Input data:
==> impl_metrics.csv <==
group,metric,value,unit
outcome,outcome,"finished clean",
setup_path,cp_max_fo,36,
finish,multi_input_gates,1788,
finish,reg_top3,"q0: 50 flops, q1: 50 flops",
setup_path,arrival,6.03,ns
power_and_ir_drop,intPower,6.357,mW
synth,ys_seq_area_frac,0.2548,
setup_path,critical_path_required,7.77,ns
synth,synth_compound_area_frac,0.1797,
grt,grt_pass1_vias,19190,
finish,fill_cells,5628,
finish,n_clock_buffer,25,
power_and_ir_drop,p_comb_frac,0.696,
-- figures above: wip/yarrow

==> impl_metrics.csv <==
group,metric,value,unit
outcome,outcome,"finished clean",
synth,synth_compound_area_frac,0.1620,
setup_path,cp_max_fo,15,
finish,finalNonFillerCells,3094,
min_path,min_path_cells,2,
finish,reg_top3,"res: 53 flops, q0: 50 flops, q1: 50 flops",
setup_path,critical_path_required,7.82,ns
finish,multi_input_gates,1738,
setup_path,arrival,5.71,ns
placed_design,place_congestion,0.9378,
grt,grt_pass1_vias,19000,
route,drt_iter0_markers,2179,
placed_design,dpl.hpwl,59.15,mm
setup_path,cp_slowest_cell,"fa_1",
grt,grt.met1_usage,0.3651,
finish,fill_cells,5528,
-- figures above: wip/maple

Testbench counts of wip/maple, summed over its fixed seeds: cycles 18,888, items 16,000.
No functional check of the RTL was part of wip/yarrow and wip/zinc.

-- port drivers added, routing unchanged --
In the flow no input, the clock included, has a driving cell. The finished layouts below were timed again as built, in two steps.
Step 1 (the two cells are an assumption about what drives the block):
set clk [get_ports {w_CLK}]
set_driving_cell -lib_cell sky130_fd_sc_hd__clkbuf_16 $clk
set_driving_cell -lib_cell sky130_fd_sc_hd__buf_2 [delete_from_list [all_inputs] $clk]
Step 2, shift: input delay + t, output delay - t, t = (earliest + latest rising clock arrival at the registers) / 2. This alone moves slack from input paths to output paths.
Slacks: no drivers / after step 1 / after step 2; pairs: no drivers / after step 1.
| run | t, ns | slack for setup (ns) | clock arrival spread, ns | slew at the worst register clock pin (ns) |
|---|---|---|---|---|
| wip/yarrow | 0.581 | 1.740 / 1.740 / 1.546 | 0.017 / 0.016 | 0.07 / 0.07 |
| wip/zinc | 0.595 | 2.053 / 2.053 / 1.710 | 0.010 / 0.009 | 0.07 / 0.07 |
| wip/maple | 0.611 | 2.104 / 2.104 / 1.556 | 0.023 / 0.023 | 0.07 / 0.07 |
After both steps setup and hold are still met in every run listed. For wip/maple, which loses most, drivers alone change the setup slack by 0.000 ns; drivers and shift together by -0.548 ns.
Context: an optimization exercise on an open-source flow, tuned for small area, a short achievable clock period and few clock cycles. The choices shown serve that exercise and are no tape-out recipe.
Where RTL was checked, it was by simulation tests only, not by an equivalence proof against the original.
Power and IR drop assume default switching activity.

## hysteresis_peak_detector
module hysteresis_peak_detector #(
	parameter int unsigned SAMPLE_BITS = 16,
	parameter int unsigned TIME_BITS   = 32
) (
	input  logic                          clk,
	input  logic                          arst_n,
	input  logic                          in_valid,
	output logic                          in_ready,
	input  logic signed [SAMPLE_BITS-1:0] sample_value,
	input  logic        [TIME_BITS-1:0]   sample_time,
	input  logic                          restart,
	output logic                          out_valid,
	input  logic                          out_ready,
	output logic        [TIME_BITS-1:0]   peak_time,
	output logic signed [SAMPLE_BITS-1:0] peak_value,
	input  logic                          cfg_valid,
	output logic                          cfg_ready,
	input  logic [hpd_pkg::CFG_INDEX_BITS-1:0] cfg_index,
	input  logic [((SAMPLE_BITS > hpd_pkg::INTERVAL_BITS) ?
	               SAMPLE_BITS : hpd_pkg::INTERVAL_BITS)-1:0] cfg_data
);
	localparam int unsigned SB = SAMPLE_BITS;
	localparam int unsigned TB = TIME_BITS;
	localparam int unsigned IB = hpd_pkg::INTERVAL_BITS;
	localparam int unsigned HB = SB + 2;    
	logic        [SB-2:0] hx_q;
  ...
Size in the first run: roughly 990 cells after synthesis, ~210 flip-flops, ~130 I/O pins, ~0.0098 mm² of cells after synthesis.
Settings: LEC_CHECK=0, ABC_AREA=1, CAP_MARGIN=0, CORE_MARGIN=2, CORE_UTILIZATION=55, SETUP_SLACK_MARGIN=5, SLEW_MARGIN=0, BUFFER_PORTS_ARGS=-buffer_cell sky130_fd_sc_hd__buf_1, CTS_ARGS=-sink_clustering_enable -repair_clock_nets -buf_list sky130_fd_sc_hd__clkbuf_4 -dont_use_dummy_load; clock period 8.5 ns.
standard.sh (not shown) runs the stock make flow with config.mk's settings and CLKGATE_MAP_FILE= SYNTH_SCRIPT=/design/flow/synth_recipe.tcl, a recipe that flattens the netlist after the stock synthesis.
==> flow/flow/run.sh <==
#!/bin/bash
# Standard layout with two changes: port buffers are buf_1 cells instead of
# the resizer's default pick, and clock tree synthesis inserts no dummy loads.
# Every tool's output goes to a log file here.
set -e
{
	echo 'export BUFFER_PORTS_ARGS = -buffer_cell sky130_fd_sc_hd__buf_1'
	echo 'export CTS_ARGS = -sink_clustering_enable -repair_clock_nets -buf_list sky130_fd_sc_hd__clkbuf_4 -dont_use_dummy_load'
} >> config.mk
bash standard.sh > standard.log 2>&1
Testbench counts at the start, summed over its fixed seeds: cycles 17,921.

--

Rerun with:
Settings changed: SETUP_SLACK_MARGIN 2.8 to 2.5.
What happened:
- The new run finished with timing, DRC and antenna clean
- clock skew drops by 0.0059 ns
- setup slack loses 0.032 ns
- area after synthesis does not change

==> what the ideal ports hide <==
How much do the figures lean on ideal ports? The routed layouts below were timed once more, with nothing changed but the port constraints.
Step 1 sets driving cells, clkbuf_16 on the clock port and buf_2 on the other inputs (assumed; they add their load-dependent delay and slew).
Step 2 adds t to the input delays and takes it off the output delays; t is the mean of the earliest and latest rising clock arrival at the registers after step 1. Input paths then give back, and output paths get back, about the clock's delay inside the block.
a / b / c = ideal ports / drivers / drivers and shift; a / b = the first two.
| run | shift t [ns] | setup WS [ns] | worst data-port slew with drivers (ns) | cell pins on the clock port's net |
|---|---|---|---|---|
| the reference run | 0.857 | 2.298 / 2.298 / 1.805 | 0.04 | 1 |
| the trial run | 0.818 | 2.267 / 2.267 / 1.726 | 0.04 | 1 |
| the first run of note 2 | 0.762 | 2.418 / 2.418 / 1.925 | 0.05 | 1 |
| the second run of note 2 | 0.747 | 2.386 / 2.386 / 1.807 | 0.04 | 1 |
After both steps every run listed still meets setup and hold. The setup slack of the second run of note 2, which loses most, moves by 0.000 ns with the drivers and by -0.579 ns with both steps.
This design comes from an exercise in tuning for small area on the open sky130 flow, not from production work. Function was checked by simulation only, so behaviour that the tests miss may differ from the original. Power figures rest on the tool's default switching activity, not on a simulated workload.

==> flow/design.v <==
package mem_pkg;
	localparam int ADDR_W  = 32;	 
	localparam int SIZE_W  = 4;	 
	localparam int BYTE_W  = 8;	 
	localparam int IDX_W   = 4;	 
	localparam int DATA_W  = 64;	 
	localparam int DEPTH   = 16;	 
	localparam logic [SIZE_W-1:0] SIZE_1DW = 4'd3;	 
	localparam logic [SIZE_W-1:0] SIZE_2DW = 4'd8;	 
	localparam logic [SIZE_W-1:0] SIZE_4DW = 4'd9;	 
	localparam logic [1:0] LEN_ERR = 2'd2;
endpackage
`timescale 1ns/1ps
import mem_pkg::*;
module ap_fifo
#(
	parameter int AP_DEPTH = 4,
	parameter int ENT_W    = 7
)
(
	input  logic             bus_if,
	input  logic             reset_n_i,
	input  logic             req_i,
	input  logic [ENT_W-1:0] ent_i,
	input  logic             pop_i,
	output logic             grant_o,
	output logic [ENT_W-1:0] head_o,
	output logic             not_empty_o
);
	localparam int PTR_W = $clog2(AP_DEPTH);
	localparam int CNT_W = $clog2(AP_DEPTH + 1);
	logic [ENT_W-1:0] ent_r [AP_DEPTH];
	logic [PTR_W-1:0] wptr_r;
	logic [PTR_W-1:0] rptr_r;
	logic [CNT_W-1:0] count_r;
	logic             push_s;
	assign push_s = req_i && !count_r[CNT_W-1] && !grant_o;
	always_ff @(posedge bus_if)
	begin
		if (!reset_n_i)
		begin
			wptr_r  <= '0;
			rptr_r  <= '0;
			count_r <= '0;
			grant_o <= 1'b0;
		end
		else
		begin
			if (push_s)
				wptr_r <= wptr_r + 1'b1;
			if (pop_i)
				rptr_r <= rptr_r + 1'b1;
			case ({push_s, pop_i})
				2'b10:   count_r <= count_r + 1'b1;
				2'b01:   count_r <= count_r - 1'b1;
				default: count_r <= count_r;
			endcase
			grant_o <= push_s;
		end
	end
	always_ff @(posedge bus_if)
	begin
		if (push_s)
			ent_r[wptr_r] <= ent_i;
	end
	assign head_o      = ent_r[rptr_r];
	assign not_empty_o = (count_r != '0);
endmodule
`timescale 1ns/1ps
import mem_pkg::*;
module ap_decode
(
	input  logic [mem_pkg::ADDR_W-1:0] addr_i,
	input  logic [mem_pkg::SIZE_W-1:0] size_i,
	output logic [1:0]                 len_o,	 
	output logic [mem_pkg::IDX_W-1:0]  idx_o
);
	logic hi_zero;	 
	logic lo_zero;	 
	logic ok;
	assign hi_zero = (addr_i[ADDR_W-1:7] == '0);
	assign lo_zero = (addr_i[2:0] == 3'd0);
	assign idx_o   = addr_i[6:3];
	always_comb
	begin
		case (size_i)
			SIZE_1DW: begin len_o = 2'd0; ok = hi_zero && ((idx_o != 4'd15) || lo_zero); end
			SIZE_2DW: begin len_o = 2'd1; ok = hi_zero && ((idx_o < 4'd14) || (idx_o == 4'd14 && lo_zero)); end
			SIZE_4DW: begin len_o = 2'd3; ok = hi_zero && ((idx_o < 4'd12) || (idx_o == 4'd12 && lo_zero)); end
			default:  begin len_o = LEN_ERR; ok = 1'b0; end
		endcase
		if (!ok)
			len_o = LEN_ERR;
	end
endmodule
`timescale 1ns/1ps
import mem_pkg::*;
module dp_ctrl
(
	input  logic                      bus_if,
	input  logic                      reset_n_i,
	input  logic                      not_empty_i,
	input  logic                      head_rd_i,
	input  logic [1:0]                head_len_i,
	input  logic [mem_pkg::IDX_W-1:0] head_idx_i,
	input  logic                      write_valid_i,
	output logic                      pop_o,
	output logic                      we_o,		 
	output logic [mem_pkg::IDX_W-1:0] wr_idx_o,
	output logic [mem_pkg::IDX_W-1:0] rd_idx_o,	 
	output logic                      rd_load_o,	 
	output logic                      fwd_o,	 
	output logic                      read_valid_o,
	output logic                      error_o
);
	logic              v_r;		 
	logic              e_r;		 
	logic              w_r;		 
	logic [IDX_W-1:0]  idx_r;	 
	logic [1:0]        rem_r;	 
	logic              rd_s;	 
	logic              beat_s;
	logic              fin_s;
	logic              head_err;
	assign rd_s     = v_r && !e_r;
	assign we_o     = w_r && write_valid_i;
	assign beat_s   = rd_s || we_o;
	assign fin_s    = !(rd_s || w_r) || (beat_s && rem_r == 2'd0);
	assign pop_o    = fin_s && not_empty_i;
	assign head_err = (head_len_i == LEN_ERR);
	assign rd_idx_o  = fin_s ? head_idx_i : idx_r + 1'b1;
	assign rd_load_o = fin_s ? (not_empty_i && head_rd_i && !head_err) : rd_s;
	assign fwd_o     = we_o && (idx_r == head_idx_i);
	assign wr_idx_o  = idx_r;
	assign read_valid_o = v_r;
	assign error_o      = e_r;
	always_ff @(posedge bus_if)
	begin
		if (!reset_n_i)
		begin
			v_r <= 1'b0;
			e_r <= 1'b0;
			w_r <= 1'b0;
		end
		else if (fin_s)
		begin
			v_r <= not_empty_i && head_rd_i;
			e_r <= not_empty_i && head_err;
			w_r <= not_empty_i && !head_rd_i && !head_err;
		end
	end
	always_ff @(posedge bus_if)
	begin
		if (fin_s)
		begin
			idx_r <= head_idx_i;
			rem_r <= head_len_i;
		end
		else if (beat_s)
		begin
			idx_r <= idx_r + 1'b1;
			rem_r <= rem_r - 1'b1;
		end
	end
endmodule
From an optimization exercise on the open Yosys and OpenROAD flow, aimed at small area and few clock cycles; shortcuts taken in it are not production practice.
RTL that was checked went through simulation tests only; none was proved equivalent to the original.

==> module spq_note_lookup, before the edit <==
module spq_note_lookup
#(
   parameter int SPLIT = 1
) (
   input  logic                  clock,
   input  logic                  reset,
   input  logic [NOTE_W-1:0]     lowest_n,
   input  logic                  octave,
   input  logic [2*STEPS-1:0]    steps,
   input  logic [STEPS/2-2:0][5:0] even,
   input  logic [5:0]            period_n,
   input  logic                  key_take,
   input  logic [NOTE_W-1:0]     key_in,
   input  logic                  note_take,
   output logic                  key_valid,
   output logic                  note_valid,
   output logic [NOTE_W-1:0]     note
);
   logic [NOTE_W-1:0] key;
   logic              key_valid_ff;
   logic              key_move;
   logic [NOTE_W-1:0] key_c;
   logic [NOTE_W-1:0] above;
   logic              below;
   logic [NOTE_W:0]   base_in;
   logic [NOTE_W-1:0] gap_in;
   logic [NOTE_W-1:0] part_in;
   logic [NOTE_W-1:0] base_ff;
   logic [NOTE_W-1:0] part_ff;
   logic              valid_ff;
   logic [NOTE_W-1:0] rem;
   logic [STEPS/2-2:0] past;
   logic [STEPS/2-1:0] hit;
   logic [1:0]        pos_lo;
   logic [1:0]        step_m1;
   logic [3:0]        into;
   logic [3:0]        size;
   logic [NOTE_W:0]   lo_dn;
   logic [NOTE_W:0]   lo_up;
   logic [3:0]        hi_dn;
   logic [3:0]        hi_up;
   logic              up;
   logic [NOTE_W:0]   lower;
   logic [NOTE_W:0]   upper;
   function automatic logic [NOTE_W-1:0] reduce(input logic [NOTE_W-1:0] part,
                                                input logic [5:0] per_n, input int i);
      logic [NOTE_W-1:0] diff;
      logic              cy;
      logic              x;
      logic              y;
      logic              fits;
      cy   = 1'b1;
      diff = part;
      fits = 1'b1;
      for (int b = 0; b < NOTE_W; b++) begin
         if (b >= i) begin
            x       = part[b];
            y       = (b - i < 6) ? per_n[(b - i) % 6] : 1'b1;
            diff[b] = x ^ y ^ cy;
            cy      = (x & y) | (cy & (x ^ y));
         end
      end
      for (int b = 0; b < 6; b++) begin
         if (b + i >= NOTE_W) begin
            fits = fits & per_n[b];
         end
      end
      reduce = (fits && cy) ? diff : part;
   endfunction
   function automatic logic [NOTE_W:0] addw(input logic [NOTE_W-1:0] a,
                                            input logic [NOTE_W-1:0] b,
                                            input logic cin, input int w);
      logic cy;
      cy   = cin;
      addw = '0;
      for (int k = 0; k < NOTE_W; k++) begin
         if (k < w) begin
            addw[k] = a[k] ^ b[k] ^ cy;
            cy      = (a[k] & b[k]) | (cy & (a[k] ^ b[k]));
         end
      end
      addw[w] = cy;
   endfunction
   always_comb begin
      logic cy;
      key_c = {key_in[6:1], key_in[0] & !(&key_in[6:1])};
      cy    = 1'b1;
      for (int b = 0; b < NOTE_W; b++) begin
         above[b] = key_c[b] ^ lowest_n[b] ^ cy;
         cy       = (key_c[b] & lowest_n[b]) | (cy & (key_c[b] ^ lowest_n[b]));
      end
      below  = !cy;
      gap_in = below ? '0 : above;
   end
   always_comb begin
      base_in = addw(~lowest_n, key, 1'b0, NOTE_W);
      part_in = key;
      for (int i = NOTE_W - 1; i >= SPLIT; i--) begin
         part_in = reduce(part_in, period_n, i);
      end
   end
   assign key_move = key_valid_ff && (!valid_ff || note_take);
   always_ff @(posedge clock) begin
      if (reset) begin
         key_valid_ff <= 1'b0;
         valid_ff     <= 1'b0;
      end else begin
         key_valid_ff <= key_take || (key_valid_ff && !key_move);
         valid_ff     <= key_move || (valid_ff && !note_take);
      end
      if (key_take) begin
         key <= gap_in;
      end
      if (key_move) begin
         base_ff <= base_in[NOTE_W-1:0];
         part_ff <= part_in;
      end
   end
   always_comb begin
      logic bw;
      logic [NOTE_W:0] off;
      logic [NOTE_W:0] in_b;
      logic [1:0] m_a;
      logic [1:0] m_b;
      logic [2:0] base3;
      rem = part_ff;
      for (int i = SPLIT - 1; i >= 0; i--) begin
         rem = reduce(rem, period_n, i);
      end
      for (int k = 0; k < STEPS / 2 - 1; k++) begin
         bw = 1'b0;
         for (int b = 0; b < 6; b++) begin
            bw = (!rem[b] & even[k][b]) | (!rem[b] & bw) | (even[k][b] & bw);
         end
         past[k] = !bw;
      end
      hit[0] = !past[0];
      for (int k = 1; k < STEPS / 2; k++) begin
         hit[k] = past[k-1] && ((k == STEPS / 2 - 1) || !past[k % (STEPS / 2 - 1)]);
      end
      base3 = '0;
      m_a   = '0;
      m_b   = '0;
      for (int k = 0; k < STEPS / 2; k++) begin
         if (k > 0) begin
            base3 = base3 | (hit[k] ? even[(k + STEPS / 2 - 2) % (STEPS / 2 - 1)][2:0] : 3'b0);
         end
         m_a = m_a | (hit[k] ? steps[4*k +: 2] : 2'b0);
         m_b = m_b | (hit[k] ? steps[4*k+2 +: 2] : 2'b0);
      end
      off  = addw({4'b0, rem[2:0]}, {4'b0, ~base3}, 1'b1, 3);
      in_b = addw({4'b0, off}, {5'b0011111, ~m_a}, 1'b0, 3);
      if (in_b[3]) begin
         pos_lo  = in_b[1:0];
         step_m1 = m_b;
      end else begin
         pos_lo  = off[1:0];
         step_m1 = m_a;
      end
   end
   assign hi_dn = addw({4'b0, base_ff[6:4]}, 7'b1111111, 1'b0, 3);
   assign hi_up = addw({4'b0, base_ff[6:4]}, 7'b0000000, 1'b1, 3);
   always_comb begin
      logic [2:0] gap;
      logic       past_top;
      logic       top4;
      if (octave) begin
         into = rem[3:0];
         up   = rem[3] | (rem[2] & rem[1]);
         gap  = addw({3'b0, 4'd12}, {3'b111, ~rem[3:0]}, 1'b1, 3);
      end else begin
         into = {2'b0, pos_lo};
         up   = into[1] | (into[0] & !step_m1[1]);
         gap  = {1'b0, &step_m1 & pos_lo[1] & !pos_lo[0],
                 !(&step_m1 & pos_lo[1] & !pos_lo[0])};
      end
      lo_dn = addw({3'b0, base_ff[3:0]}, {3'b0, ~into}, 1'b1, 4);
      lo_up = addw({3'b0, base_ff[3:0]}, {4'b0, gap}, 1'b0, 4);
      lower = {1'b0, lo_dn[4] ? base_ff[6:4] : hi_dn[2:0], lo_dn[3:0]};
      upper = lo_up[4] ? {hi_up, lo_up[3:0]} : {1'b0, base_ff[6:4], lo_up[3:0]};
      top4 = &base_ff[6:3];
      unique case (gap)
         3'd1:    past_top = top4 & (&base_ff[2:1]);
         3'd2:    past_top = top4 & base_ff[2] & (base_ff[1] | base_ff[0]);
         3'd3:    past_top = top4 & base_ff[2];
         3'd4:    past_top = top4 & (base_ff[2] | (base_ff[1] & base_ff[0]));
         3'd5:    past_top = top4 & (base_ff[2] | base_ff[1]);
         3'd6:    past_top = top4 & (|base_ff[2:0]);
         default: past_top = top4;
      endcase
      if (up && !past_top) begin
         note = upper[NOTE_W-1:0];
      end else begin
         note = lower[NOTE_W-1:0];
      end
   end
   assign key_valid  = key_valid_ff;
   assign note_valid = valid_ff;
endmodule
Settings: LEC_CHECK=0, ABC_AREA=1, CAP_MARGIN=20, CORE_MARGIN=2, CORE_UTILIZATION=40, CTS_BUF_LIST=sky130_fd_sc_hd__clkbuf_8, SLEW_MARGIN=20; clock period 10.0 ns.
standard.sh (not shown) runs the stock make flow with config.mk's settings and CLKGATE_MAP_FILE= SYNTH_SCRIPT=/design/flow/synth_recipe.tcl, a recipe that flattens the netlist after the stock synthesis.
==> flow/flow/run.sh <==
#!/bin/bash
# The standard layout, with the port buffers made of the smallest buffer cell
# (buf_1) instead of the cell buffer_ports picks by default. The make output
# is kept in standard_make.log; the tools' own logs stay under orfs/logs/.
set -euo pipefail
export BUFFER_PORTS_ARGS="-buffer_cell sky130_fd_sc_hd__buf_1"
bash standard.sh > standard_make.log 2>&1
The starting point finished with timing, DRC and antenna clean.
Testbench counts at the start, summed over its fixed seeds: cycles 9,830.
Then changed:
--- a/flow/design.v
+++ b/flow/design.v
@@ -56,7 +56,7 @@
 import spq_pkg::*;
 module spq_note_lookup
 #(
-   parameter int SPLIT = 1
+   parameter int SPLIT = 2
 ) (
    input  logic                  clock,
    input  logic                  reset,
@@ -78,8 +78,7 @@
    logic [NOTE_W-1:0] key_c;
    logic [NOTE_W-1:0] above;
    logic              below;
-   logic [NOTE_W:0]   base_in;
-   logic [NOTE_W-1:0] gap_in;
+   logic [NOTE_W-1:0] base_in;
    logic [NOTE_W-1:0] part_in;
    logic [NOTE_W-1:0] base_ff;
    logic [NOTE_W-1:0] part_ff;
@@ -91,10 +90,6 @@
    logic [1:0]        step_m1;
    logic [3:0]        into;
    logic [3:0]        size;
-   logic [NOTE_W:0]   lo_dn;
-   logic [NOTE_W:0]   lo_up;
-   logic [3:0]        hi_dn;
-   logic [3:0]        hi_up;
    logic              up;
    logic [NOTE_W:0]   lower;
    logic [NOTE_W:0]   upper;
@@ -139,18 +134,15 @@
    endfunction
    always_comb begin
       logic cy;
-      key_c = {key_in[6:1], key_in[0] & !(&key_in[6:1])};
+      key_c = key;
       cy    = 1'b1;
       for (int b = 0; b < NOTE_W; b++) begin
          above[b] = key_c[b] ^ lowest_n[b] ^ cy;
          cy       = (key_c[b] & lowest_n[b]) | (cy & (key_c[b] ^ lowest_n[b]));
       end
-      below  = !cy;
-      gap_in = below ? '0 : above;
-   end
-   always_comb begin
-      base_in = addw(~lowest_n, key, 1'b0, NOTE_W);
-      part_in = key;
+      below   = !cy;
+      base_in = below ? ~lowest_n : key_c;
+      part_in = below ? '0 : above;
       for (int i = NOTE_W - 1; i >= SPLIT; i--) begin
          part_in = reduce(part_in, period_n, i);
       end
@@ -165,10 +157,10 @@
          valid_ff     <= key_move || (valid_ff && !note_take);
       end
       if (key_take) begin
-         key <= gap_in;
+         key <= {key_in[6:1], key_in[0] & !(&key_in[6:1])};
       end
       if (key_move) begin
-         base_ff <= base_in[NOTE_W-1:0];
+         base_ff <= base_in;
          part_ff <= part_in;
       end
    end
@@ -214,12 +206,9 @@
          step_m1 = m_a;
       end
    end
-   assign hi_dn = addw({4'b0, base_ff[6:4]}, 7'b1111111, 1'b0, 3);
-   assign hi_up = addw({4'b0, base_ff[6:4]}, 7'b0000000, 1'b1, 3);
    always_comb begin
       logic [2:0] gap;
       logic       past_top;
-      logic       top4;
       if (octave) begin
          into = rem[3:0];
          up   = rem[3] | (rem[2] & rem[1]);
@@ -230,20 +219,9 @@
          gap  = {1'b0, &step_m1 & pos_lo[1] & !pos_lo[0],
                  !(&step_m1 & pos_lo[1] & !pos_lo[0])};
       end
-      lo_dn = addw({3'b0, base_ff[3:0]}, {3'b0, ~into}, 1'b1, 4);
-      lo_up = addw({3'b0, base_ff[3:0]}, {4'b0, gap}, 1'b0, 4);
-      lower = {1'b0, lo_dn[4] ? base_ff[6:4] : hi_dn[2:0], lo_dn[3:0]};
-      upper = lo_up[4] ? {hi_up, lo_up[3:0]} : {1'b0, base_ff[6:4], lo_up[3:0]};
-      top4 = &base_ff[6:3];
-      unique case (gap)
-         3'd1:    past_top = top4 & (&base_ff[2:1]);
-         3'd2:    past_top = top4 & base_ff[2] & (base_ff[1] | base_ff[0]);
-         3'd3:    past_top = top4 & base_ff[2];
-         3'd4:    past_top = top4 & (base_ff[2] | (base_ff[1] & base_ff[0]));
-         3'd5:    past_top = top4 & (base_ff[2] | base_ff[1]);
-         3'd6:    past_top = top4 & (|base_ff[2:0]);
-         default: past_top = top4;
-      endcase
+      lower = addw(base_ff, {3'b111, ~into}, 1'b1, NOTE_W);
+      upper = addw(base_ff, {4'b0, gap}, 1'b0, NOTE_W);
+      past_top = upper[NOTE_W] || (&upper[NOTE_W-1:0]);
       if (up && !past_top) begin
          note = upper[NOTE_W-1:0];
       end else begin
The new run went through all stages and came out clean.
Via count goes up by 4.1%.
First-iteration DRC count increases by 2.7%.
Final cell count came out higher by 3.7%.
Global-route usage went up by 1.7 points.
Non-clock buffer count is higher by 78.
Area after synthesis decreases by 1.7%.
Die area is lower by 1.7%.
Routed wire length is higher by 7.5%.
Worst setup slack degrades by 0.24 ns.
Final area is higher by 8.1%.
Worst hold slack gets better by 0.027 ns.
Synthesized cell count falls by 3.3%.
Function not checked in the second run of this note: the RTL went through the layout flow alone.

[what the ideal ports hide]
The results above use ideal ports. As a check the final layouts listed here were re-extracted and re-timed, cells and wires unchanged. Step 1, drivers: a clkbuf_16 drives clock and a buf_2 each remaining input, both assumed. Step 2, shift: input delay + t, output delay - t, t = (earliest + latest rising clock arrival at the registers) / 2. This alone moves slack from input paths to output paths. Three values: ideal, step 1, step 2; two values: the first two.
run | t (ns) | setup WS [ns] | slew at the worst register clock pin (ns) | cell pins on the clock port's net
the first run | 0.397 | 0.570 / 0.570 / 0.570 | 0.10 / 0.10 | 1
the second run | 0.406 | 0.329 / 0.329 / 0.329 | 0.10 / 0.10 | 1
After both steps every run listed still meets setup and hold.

Assignment:
After locating the line with "0.009 | 0.07 / 0.07 |" in the material above, return it and each line after it exactly, ending at the line with "0.023 | 0.07 / 0.07 |".

Task result:
| wip/zinc | 0.595 | 2.053 / 2.053 / 1.710 | 0.010 / 0.009 | 0.07 / 0.07 |
| wip/maple | 0.611 | 2.104 / 2.104 / 1.556 | 0.023 / 0.023 | 0.07 / 0.07 |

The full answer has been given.